The college had acquired 150 acres of land to serve as an irrigation training farm for students. The demonstration farm, however, has not been fully operational due to insufficient funds towards the purchase of laboratory equipment and development of the farm.
"Long term assistance is important and has been requested from all stakeholders," said ATC principal Richard Masika, who was speaking during a visit by the Japan's ambassador to Tanzania, Masaki Okada.
Capacity building support has also been sought from local academic institutions, including the Sokoine University of Agriculture (SUA) and the Selian Agricultural Research Institute (SARI), he added
The Civil and Irrigation Engineering (CIE) degree programme had attracted 143 students Masika stated, before revealing that the government had committed US$1.9 million for the construction of basic structures.
The course was initiated to boost the Tanzanian government's Kilimo Kwanza initiative, which it hopes will help transform the country's agricultural industry by 2015.
Graduates from the CIE programme would be able to plan, design, construct, manage and maintain small to large-scale irrigation engineering projects and their stock, Masika explained. There was no local institution that offers civil and irrigation engineering at the undergraduate level.

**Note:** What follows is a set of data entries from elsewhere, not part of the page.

`config.mk`:
```
export PLATFORM = sky130hd
export DESIGN_NAME = uart_echo_buf
export DESIGN_NICKNAME = d
export VERILOG_FILES = /design/src/rtl/uart_echo_pkg.sv /design/src/rtl/uart_echo_fifo.sv /design/src/rtl/uart_echo_buf.sv
export SDC_FILE = /design/constraint.sdc
export NUM_CORES = 1
export LEC_CHECK = 0
export CORE_MARGIN = 2
export CORE_UTILIZATION = 35
export CTS_CLUSTER_SIZE = 8
export DETAILED_ROUTE_END_ITERATION = 8
export PLACE_DENSITY_LB_ADDON = 0.1
export SLEW_MARGIN = 20
export SYNTH_ARGS = -nofsm -noshare
export SYNTH_HDL_FRONTEND = slang
export SYNTH_HIERARCHICAL = 1
export SYNTH_SLANG_ARGS = --single-unit
export TNS_END_PERCENT = 50
```
`constraint.sdc`:
```
create_clock -name clk -period 3.35 [get_ports clk]
set_clock_uncertainty 0.15 [all_clocks]
set_input_delay 0.8375 -clock clk [delete_from_list [all_inputs] [get_ports clk]]
set_output_delay 0.8375 -clock clk [all_outputs]
set_load 0.05 [all_outputs]
```
`src/rtl/uart_echo_pkg.sv`:
```
// uart_echo_pkg: shared counter width, saturation value and saturating increment.
package uart_echo_pkg;
    localparam int CNT_W = 16;
    localparam logic [CNT_W-1:0] CNT_MAX = 16'hFFFF;

    function automatic logic [CNT_W-1:0] sat_inc(input logic [CNT_W-1:0] c, input logic en);
        return (en && c != CNT_MAX) ? c + 1'b1 : c;
    endfunction
endpackage

```
`src/rtl/uart_echo_fifo.sv`:
```
// uart_echo_fifo: DEPTH-entry storage with wrapping pointers and an occupancy count.
// The caller guarantees push never overflows and pop never underflows.
module uart_echo_fifo #(
    parameter int DATA_WIDTH = 8,
    parameter int DEPTH      = 16
) (
    input  logic                       clk,
    input  logic                       rst_n,
    input  logic                       flush,
    input  logic                       push,
    input  logic                       pop,
    input  logic [DATA_WIDTH-1:0]      wdata,
    output logic [DATA_WIDTH-1:0]      rdata,
    output logic [$clog2(DEPTH+1)-1:0] level
);
    localparam int AW = $clog2(DEPTH);

    logic [DATA_WIDTH-1:0] mem [DEPTH];
    logic [AW-1:0]         wr_ptr, rd_ptr;

    // Storage is not reset; only entries below level are ever observed.
    always_ff @(posedge clk)
        if (push && !flush) mem[wr_ptr] <= wdata;

    always_ff @(posedge clk or negedge rst_n) begin
        if (!rst_n) begin
            wr_ptr <= '0;
            rd_ptr <= '0;
            level  <= '0;
        end else if (flush) begin
            wr_ptr <= '0;
            rd_ptr <= '0;
            level  <= '0;
        end else begin
            if (push) wr_ptr <= wr_ptr + 1'b1;
            if (pop) rd_ptr <= rd_ptr + 1'b1;
            level <= (push && !pop) ? level + 1'b1 : (pop && !push) ? level - 1'b1 : level;
        end
    end

    assign rdata = mem[rd_ptr];
endmodule

```
`src/rtl/uart_echo_buf.sv`:
```
// uart_echo_buf: UART echo FIFO with drop-on-full or backpressure, flush and loss counters.
// Define UART_ECHO_STATS_EN to add the ferr_cnt frame-error counter port.
module uart_echo_buf
    import uart_echo_pkg::*;
#(
    parameter int DATA_WIDTH   = 8,
    parameter int DEPTH        = 16,
    parameter int DROP_ON_FULL = 1
) (
    input  logic                       clk,
    input  logic                       rst_n,
    input  logic [DATA_WIDTH-1:0]      s_axis_tdata,
    input  logic                       s_axis_tvalid,
    output logic                       s_axis_tready,
    input  logic                       s_axis_tuser,
    output logic [DATA_WIDTH-1:0]      m_axis_tdata,
    output logic                       m_axis_tvalid,
    input  logic                       m_axis_tready,
    input  logic                       flush,
    output logic [$clog2(DEPTH+1)-1:0] level,
    output logic [CNT_W-1:0]           drop_cnt
`ifdef UART_ECHO_STATS_EN
    ,
    output logic [CNT_W-1:0]           ferr_cnt
`endif
);
    localparam int LW = $clog2(DEPTH+1);

    logic full, pop, acc, push, drop;

    assign full          = level == LW'(DEPTH);
    assign m_axis_tvalid = level != '0;
    assign s_axis_tready = rst_n && (DROP_ON_FULL != 0 || !full);
    assign pop           = m_axis_tvalid && m_axis_tready;
    assign acc           = s_axis_tvalid && s_axis_tready;
    // A full buffer still takes a beat when the same edge frees a slot.
    assign push          = acc && !s_axis_tuser && (!full || pop);
    assign drop          = acc && !s_axis_tuser && full && !pop;

    uart_echo_fifo #(.DATA_WIDTH(DATA_WIDTH), .DEPTH(DEPTH)) u_fifo (
        .clk   (clk),
        .rst_n (rst_n),
        .flush (flush),
        .push  (push),
        .pop   (pop),
        .wdata (s_axis_tdata),
        .rdata (m_axis_tdata),
        .level (level)
    );

    always_ff @(posedge clk or negedge rst_n)
        if (!rst_n) drop_cnt <= '0;
        else drop_cnt <= sat_inc(drop_cnt, drop);

`ifdef UART_ECHO_STATS_EN
    always_ff @(posedge clk or negedge rst_n)
        if (!rst_n) ferr_cnt <= '0;
        else ferr_cnt <= sat_inc(ferr_cnt, acc && s_axis_tuser);
`endif
endmodule

```
==> results_tabular.tex <==
\begin{tabular}{lr}
\hline
Metric & Value \\
\hline
\multicolumn{2}{l}{\textbf{Clocking}} \\
Hold buffers post-CTS & 0 \\
Maximum buffer depth of the clock tree & 2 \\
Num CTS Buffers & 17 \\
CTS tree & yes \\
Master cell of the clock root buffer & sky130\_fd\_sc\_hd\_\_clkbuf\_16 \\
H-tree levels & 4 \\
Clock net sink count & 157 \\
Post-CTS clock slew at the launch and capture registers of the worst setup and hold paths & 0.06 ns \\
Clock latency reported for the late side of the worst-skew pair & 0.42 ns \\
\multicolumn{2}{l}{\textbf{Floorplan}} \\
Die width & 141 µm \\
Area of the core region & 0.0186 mm² \\
\# rows & 50 \\
Die area & 0.0200 mm² \\
Die boundary height & 141 µm \\
Initial standard-cell utilization of the core & 35.5\% \\
Number of placed I/O pins & 45 \\
\multicolumn{2}{l}{\textbf{Power and ir drop}} \\
Switching share of total power & 28.6\% \\
Overall power of the completed layout & 5.57 mW \\
Register share of total power & 40.1\% \\
Power density of the placed cells & 687 mW/mm² \\
Switching power total & 1.59 mW \\
Internal Dissipation & 3.97 mW \\
Clock network fraction of total power & 34.7\% \\
Static Leak & 2.85 nW \\
Fraction of power consumed by combinational cells & 25.1\% \\
Peak VDD IR & 0.000442 V \\
\multicolumn{2}{l}{\textbf{Synthesis}} \\
Number of synthesized flops with an enable pin & 128 \\
Cell count after synthesis & 370 \\
Count of warnings emitted by yosys & 6 \\
Fraction of the yosys area taken by sequential cells & 69.2\% \\
Asr flop ratio synth & 18.5\% \\
Synth top area share & 58.2\% \\
Predominant post-synthesis flop cell & sky130\_fd\_sc\_hd\_\_edfxtp\_1 \\
FF+latch count, synth & 157 \\
Post-Synthesis Net Count & 395 \\
Unique masters post-synth & 46 \\
Yosys top cell by area & sky130\_fd\_sc\_hd\_\_edfxtp\_1 \\
Post-Synthesis Mean Instance Area & 17.8 µm² \\
Biggest area contributors in the synthesized netlist & sky130\_fd\_sc\_hd\_\_edfxtp\_1, sky130\_fd\_sc\_hd\_\_dfrtp\_1, sky130\_fd\_sc\_hd\_\_mux4\_2, sky130\_fd\_sc\_hd\_\_mux4\_1, sky130\_fd\_sc\_hd\_\_ha\_1 \\
Total standard cell area after synthesis & 0.00660 mm² \\
\multicolumn{2}{l}{\textbf{Timing}} \\
Setup Viol. Count Final & 0 \\
Unrepaired setup endpoints after global routing & yes \\
Maximum operating frequency & 0.310 GHz \\
Post-route clock period utilization & 96.4\% \\
Fin Hold WS & 0.363 ns \\
Max Slew Vio Count & 0 \\
Minimum clock period & 3.23 ns \\
Worst-Margin Slew & 0.566 ns \\
Total negative slack & 0 ns \\
Final hold violation count & 0 \\
Worst relative slew slack & 62.1\% \\
\multicolumn{2}{l}{\textbf{Placed design}} \\
Half-perimeter wire length after placement & 8730 µm \\
Final RePlAce weighted congestion & 0.744 \\
Count of input and output buffers & 44 \\
\multicolumn{2}{l}{\textbf{Finish}} \\
Proportion of layout cells with a drive suffix above 1 & 23.1\% \\
Filler Cells Inserted & 1630 \\
Final-stage net count & 471 \\
Layout area overhead & 22.9\% \\
Antenna diode count & 0 \\
\multicolumn{2}{l}{\textbf{Setup path}} \\
Path length in cells of the critical path & 5 \\
Required time reported for the critical path endpoint & 2.36 ns \\
CP Max Fanout & 12 \\
Buffers \& Inverters on Critical Path & 2 \\
Critical path endpoint category & output port \\
Ordered list of cells on the worst path & bufbuf\_16 > mux4\_2 > a22oi\_1 > nand2\_1 > buf\_4 \\
Crit path arrival time & 2.24 ns \\
Launching element type of the critical path & flip-flop \\
Depth of the worst register-to-register path & 9 \\
Crit-path max cell delay & 0.51 ns \\
Category of cells accounting for the largest share of critical-path delay & buffers and inverters \\
Crit path kind & reg -> out \\
Critical path's slowest cell & sky130\_fd\_sc\_hd\_\_mux4\_2 \\
\multicolumn{2}{l}{\textbf{Detailed routing}} \\
Wirelength per Cell & 20.1 µm \\
Pre-antenna DRT Iters & 5 \\
Via count & 3475 \\
Number of design-rule violations left by the first detailed-router iteration & 179 \\
Vias per Instance & 5.01 \\
Count of antenna-violating nets left after detailed routing & 0 \\
Residual DRC & 0 \\
Wirelength, routed & 14000 µm \\
\multicolumn{2}{l}{\textbf{Global route}} \\
Maximum number of pins on one net before global-route repair & 33 \\
Number of antenna violations at the first check in global routing & 0 \\
Number of global-route vias before repair & 3734 \\
Wire length of the first global-routing pass & 21800 µm \\
Total global routing overflow & 0 \\
Global-route usage over all layers & 15.1\% \\
\multicolumn{2}{l}{\textbf{Job}} \\
Max-cap violations & 0 \\
\multicolumn{2}{l}{\textbf{Worst hold path}} \\
Worst Hold Class & reg -> reg \\
Hold Crit Depth & 1 \\
\multicolumn{2}{l}{\textbf{Run status}} \\
Result of the run & finished, final reports clean \\
\hline
\end{tabular}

Emphasising the role of technical training in development, the Japanese ambassador pledged that his country would give necessary assistance to the institute.
Japan has stationed two experts at ATC to build capacity for the academic staff and conduct irrigation engineering short courses for technicians, farmers, engineers and extension officers.
According to a survey carried out by ATC, Tanzania is short of 263 engineers in civil and irrigation sub-disciplines. The country has said it will need at least 1,659 additional engineers in the next 10 years.